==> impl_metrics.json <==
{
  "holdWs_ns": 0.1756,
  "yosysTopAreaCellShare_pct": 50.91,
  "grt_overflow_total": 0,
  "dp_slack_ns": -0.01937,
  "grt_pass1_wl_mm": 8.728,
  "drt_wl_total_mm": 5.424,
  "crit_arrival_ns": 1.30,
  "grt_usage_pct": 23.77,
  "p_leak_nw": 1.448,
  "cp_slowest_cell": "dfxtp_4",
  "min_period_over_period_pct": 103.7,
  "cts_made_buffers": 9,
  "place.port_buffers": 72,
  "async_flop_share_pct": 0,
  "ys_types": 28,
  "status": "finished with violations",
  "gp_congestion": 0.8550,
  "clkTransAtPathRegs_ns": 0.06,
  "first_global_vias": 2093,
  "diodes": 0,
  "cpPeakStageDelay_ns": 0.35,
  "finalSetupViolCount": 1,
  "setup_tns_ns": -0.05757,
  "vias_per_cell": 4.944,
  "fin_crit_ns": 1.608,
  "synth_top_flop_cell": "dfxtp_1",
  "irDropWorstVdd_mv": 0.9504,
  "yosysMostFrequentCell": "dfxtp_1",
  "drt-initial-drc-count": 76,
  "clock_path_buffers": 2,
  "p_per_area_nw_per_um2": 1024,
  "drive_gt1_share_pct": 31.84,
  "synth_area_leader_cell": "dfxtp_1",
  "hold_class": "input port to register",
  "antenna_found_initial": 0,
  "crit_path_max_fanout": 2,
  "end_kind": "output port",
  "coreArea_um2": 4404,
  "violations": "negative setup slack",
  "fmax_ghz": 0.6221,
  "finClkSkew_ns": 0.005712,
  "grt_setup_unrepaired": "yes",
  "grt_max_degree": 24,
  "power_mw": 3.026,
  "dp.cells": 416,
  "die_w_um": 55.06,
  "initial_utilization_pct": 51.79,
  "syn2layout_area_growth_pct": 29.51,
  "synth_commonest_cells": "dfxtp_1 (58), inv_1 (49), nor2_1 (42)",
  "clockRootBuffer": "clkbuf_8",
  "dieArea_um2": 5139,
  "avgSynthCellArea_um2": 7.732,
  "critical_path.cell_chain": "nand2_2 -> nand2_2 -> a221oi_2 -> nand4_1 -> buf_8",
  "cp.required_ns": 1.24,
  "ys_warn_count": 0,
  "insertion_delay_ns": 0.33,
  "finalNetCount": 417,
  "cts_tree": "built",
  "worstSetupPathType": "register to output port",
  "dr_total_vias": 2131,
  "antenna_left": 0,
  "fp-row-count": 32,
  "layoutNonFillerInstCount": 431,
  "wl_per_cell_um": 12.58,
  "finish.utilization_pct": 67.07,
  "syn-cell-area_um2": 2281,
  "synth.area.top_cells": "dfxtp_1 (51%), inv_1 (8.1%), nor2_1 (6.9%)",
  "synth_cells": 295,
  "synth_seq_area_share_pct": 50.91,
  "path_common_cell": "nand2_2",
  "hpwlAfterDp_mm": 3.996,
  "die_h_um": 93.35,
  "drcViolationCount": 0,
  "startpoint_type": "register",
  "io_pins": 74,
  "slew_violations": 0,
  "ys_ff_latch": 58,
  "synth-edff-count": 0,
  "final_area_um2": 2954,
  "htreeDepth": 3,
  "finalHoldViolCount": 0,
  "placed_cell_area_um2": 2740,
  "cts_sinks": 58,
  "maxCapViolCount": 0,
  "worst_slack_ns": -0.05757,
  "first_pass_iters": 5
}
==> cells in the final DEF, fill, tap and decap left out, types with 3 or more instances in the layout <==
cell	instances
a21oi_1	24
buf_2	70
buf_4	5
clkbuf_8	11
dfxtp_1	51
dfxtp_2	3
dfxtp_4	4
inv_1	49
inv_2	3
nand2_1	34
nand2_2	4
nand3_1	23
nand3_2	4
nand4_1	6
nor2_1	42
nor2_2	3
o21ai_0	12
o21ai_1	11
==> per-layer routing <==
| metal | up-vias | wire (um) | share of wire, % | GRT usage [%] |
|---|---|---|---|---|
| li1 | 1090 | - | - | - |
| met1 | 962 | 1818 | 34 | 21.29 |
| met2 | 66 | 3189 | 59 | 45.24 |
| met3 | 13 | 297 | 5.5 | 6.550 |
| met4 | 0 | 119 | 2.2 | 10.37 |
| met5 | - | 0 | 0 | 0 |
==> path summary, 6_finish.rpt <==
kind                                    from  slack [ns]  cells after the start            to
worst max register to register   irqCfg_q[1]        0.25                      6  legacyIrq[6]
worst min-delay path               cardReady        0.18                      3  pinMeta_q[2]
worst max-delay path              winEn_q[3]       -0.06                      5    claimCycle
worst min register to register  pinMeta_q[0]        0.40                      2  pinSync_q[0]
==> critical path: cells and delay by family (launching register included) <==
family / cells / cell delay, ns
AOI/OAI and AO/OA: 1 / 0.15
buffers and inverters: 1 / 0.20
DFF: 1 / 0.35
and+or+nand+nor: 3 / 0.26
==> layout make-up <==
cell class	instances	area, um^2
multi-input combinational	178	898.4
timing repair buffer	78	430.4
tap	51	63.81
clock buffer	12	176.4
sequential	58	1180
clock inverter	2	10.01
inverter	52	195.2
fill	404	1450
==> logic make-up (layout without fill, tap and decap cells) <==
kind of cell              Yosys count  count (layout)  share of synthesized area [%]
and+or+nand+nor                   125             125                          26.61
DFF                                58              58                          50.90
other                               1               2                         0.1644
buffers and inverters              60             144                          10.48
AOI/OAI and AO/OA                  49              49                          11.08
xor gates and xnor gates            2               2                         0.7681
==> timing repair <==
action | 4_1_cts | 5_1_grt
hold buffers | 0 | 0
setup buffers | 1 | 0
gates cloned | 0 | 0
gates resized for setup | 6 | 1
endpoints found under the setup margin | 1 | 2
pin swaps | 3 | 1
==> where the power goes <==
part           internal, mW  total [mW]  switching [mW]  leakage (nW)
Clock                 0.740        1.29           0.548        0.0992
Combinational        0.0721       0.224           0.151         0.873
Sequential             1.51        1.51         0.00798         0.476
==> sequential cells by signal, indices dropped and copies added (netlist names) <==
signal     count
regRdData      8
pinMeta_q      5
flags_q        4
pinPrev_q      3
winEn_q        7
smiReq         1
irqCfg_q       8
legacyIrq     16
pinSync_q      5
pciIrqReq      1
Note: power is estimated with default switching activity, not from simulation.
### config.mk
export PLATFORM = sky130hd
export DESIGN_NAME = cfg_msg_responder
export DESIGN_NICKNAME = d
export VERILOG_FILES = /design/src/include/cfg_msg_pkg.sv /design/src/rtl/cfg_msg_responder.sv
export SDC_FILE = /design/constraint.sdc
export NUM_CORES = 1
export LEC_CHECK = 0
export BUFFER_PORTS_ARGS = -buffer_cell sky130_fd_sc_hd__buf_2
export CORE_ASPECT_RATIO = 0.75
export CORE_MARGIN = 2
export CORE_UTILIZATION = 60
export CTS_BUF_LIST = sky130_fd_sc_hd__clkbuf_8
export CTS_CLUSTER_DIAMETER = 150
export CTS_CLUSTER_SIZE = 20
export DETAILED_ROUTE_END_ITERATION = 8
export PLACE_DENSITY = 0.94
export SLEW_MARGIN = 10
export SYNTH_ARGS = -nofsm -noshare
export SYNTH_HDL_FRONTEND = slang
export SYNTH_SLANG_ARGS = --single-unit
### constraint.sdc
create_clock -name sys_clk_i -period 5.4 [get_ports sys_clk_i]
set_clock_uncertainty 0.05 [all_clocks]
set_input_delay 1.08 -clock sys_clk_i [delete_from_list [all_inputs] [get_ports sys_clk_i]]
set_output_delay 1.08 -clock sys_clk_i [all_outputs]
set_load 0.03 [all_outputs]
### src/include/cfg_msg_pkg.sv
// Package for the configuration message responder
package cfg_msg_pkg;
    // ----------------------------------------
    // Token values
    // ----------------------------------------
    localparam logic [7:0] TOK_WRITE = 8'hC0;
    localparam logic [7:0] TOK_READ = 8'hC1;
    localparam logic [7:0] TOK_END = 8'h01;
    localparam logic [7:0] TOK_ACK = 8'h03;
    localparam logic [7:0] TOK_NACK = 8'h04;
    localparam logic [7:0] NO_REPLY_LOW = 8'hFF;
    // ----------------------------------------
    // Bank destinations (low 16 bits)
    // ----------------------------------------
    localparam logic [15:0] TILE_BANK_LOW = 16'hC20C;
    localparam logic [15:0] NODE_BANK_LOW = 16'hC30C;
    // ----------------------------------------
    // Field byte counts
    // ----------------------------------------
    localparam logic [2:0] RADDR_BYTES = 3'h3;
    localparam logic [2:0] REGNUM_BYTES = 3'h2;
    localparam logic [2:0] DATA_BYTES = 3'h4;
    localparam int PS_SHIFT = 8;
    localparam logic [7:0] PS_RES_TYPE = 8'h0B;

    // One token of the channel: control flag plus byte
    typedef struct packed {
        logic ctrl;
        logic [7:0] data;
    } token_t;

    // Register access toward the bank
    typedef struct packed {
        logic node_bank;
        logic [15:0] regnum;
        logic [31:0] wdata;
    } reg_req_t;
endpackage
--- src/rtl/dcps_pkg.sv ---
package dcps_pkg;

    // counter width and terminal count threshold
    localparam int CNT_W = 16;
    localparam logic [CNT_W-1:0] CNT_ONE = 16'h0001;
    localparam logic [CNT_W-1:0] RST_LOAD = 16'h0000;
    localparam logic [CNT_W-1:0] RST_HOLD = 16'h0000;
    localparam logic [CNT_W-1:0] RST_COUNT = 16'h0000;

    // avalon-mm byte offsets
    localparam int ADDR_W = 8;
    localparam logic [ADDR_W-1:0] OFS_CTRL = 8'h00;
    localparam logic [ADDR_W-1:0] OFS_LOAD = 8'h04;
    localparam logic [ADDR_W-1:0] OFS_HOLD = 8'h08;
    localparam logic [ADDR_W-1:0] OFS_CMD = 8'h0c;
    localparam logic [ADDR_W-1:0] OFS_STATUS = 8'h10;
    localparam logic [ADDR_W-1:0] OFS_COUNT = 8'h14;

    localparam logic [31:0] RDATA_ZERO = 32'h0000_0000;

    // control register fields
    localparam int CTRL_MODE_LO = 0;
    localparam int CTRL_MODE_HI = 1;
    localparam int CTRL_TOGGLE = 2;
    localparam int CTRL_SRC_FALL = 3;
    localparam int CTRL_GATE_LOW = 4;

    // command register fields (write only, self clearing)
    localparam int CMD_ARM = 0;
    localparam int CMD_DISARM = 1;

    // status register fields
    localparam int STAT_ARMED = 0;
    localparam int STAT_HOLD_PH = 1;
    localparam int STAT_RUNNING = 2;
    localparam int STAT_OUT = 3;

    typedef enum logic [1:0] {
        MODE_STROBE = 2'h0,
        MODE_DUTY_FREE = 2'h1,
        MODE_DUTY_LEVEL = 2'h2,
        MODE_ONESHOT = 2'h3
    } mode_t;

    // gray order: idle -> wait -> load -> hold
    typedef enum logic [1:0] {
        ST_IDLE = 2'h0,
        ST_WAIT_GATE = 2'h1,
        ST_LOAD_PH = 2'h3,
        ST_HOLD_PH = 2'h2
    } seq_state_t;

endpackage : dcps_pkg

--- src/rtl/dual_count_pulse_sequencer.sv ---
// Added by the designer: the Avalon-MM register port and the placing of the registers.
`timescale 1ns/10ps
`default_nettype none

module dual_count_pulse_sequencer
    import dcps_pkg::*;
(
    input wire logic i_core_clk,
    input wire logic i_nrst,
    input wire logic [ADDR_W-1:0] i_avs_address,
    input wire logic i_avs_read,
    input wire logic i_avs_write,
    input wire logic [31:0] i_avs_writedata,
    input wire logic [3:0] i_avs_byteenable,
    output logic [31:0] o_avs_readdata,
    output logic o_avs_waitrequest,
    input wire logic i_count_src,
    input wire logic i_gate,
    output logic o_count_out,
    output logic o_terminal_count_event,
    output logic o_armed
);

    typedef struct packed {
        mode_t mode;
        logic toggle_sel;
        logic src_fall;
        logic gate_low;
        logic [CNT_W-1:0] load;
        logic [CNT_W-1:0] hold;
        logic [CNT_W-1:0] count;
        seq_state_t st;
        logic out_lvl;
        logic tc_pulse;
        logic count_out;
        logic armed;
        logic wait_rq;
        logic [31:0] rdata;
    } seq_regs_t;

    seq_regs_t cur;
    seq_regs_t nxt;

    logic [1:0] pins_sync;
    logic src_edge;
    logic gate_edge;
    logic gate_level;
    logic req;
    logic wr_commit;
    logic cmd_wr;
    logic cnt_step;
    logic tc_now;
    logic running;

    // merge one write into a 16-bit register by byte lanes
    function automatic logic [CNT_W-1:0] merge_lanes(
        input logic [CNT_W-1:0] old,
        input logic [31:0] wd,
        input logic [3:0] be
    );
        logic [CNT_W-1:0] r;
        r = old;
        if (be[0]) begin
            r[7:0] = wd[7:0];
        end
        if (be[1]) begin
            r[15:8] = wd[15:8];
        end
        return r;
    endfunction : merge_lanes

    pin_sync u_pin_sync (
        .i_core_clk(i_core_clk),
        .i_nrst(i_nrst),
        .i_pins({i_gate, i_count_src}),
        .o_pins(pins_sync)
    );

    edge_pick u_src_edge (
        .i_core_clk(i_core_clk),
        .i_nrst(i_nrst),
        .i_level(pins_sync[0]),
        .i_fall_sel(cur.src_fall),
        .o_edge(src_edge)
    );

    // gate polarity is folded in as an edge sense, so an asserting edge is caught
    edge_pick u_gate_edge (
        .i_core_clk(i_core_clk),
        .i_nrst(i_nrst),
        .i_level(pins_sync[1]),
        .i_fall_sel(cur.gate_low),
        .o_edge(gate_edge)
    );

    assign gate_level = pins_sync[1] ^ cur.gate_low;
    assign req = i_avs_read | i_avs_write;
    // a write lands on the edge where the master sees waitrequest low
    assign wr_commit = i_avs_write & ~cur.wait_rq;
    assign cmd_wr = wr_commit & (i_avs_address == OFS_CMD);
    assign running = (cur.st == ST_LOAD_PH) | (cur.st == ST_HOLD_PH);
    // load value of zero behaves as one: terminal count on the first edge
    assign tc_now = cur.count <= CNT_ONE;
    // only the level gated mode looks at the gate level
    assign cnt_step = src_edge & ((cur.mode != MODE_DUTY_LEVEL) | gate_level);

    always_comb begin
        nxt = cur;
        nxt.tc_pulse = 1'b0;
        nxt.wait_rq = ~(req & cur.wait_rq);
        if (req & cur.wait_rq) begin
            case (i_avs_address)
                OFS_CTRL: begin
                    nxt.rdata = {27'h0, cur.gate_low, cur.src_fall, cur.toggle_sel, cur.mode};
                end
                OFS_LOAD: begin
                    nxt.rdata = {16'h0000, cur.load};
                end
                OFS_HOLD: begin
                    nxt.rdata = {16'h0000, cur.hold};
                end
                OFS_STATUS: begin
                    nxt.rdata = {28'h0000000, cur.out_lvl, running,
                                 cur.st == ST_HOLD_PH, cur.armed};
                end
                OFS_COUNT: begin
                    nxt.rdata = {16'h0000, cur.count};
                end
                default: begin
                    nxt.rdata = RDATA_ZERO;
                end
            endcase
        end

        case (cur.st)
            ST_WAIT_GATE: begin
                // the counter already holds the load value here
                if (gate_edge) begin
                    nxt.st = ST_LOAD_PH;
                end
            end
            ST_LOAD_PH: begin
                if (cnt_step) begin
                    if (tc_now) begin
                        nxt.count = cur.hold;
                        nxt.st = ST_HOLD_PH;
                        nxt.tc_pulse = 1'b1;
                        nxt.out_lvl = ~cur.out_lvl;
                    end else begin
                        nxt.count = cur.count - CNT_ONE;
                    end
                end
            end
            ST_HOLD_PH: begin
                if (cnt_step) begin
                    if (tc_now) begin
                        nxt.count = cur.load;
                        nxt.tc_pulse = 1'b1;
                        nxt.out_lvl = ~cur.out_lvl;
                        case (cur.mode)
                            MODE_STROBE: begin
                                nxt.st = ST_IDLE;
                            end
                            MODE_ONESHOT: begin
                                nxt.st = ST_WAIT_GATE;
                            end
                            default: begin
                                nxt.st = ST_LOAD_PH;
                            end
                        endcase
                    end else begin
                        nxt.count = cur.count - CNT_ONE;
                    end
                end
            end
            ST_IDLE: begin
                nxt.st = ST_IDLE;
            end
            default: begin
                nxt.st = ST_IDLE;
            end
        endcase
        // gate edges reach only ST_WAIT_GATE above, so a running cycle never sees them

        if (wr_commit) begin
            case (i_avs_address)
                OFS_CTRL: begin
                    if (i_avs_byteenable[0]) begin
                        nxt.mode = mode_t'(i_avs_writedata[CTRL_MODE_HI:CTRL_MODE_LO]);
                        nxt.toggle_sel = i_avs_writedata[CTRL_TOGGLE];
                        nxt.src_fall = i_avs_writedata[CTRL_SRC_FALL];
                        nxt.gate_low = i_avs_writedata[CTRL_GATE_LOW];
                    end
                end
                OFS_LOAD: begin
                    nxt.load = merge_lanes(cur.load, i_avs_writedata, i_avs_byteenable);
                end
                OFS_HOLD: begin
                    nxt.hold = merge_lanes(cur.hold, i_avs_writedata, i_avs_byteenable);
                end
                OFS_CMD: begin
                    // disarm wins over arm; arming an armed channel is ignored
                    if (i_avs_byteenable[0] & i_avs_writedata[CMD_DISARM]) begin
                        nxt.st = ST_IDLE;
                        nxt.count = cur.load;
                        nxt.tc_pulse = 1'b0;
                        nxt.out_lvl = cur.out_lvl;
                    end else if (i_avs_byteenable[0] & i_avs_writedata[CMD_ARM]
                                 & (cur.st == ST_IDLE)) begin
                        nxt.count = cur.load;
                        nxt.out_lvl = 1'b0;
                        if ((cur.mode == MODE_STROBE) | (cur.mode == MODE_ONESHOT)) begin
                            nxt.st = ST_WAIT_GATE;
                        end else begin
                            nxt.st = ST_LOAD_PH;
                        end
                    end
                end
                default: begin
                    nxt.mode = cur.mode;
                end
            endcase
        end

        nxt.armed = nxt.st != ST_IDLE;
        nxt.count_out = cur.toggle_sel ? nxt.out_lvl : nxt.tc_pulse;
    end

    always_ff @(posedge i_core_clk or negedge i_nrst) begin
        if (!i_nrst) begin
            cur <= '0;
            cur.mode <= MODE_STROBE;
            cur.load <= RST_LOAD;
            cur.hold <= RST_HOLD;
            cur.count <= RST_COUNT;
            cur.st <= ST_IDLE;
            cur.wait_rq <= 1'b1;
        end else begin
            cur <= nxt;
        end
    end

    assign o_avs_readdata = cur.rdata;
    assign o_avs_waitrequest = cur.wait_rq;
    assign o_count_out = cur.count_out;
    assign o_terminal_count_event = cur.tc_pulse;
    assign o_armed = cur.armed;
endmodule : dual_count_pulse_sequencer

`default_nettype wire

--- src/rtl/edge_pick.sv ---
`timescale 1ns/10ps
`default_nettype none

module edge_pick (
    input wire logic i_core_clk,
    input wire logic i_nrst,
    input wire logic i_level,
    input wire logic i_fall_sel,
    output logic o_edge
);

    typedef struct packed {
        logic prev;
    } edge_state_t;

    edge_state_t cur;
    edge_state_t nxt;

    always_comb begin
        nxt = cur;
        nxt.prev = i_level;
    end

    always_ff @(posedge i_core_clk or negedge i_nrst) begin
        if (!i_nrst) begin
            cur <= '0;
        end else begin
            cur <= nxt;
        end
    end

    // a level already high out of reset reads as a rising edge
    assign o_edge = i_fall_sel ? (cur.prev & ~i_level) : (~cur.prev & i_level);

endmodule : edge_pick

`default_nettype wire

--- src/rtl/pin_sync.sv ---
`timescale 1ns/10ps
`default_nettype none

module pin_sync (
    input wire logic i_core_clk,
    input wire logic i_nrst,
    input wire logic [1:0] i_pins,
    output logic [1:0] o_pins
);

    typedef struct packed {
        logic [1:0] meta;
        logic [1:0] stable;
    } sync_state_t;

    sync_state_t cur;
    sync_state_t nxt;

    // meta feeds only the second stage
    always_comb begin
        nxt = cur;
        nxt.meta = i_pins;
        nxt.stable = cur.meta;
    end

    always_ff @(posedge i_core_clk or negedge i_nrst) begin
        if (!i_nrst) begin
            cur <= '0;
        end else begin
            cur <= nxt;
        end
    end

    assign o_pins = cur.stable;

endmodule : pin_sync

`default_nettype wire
§
▶ [WORK ITEM]
Check each line of the entries above, and show every one holding the word "gates".

▶ [TASK RESULT]
xor gates and xnor gates            2               2                         0.7681
gates cloned | 0 | 0
gates resized for setup | 6 | 1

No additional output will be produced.